Lo stesso Gramola ha detto di rendersi conto che tale impostazione rappresenti “un gioco d’azzardo”, ma “se dobbiamo aspettare che arrivino le trascrizioni, si va a settembre”. A quel punto, “ci saranno anche altri ritmi” e “rischiamo di far andare avanti il procedimento per mesi”. Una prospettiva che non ha incontrato il favore dell’avvocato Soro: “mi rendo conto che il Tribunale ha le sue esigenze, ma noi abbiamo quelle difensive, che sono superiori”. Questo processo, ha proseguito il legale, “deve essere un percorso, non una corsa” e “il ‘gioco d’azzardo’ di cui ha parlato il Presidente, sicuramente si verificherà”. Formalizzando la sua obiezione (con la proposta di attendere le trascrizioni, proseguendo intanto nell’audizione di tutti i testi d’accusa per cui il pm non ha bisogno di contestare intercettazioni), ha chiuso con: “abbiamo apprezzato il ritmo, ma non possiamo aderire a questa procedura”.

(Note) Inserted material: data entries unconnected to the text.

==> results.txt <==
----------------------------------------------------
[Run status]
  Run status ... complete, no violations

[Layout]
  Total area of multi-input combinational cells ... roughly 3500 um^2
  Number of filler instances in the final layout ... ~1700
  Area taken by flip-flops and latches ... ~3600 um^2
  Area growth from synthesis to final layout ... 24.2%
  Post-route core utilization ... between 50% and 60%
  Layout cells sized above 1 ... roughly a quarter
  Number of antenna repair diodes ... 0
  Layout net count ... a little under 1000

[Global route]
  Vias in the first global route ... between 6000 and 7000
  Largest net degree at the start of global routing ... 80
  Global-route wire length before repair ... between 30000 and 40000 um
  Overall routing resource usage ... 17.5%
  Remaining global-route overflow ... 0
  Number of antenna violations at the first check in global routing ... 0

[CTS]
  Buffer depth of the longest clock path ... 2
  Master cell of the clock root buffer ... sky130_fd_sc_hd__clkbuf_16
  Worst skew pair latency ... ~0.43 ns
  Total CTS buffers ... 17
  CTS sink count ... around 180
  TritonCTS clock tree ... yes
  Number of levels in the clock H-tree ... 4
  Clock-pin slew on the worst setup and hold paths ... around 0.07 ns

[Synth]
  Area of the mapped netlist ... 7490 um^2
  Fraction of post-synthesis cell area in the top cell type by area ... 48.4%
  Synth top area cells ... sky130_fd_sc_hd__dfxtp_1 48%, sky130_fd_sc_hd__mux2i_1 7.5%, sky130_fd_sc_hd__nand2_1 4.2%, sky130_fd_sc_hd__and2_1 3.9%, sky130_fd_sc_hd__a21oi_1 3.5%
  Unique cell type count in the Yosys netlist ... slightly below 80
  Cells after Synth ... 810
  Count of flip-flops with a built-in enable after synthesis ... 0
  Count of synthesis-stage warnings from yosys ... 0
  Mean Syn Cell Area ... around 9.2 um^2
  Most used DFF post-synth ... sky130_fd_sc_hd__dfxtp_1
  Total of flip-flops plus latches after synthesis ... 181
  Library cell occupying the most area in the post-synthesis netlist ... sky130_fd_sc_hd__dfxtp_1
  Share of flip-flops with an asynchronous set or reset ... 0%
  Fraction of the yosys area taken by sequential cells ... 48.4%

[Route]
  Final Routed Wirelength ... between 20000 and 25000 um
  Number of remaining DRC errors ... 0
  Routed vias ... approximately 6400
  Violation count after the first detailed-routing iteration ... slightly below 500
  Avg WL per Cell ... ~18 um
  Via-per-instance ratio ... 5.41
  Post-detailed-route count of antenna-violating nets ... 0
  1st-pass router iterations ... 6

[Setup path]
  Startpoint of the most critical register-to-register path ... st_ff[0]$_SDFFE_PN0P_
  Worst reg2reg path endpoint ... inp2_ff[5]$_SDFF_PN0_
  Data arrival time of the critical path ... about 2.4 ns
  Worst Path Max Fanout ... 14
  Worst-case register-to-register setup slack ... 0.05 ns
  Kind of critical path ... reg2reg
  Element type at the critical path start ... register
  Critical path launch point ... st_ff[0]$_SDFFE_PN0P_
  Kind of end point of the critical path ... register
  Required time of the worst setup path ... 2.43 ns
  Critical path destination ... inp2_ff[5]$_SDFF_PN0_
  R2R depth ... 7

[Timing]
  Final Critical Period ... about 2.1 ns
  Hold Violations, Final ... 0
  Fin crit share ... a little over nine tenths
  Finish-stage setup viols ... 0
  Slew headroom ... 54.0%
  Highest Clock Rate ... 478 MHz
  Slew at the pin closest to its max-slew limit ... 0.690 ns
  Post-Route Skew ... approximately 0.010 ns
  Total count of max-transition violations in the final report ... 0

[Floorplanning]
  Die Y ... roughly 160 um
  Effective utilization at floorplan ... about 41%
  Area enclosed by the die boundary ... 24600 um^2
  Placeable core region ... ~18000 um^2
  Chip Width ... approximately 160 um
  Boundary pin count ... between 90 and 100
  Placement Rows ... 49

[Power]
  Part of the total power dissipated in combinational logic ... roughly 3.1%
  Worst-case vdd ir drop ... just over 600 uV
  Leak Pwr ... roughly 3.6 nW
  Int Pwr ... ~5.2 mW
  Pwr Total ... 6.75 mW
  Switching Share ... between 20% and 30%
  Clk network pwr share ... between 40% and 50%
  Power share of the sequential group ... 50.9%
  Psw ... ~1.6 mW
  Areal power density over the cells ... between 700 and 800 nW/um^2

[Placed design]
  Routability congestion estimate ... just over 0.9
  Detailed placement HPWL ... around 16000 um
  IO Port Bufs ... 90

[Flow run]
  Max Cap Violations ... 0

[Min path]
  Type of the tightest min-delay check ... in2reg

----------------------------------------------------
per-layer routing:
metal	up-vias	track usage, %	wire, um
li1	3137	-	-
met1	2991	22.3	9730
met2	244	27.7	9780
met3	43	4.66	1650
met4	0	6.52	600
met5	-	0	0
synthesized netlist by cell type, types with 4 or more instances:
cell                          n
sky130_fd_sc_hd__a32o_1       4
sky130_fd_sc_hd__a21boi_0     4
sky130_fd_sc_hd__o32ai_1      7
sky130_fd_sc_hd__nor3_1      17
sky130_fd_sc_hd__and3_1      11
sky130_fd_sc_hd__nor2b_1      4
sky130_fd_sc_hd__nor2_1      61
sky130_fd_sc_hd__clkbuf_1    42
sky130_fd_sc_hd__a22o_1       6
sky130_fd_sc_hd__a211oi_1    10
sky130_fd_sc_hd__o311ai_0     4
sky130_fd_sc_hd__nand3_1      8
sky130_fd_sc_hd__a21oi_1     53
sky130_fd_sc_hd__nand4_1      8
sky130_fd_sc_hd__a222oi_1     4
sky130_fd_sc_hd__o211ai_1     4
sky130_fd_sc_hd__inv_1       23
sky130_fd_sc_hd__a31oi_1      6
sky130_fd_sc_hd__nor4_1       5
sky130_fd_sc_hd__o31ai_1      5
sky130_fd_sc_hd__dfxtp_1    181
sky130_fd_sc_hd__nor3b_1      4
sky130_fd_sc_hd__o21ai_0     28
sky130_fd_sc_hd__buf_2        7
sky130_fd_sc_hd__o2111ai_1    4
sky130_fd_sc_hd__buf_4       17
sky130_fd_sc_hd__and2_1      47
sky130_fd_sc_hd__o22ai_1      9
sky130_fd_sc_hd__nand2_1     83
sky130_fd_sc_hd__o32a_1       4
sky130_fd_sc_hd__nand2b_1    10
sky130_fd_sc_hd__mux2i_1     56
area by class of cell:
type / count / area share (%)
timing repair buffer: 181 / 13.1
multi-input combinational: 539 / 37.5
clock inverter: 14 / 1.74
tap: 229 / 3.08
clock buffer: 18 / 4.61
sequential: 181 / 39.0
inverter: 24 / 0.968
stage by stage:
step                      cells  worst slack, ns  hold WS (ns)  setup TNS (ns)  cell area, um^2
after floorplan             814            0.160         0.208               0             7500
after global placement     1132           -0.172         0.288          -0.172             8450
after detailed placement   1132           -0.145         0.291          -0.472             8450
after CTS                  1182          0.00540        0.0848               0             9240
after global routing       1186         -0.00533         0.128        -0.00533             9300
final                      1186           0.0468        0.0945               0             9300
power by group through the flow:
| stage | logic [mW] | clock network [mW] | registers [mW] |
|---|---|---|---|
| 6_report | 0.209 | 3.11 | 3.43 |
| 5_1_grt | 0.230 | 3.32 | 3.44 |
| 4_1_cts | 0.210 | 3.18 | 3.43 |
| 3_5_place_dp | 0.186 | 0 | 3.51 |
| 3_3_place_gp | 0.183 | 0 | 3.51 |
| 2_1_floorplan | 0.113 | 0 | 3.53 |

Il punto sollevato dal legale ha trovato d’accordo tutte le difese degli altri quattro imputati, associatesi all’obiezione, con l’avvocato Corrado Bellora (difesa Sorbara) ad introdurre anche un problema, derivante dall’impostazione adottata, di utilizzabilità dei testimoni. Il pm Stefano Castellani, della Dda di Torino, ha reagito con sorpresa. “Mi pare che, all’udienza scorsa, – ha detto – l’accordo fosse di utilizzare la fonia. Mi sembra che avessimo raggiunto un accordo, che oggi è oggetto di eccezione”. Peraltro, “in vista dell’udienza di oggi, non avevo preparato i brogliacci, ma le registrazioni e non sono così stolto da far sentire un ambientale da mezz’ora”. Nel merito del tema, l’accusa ha osservato che “sul fatto che la prova sia costituita dalla fonia non c’è dubbio” e “la trascrizione è solo un mezzo di riproduzione della prova data dalla fonia”.
Visto il respingimento dell’eccezione, l’udienza continua ora secondo il programma previsto, imperniato sui testimoni dell’accusa, in particolare sui lavori negli uffici del Tunnel del Gran San Bernardo per cui il ristoratore Antonio Raso, presunto partecipe della “locale” aostana di ‘ndrangheta, avrebbe “intercesso” al fine di far attribuire ad un artigiano “di fiducia”.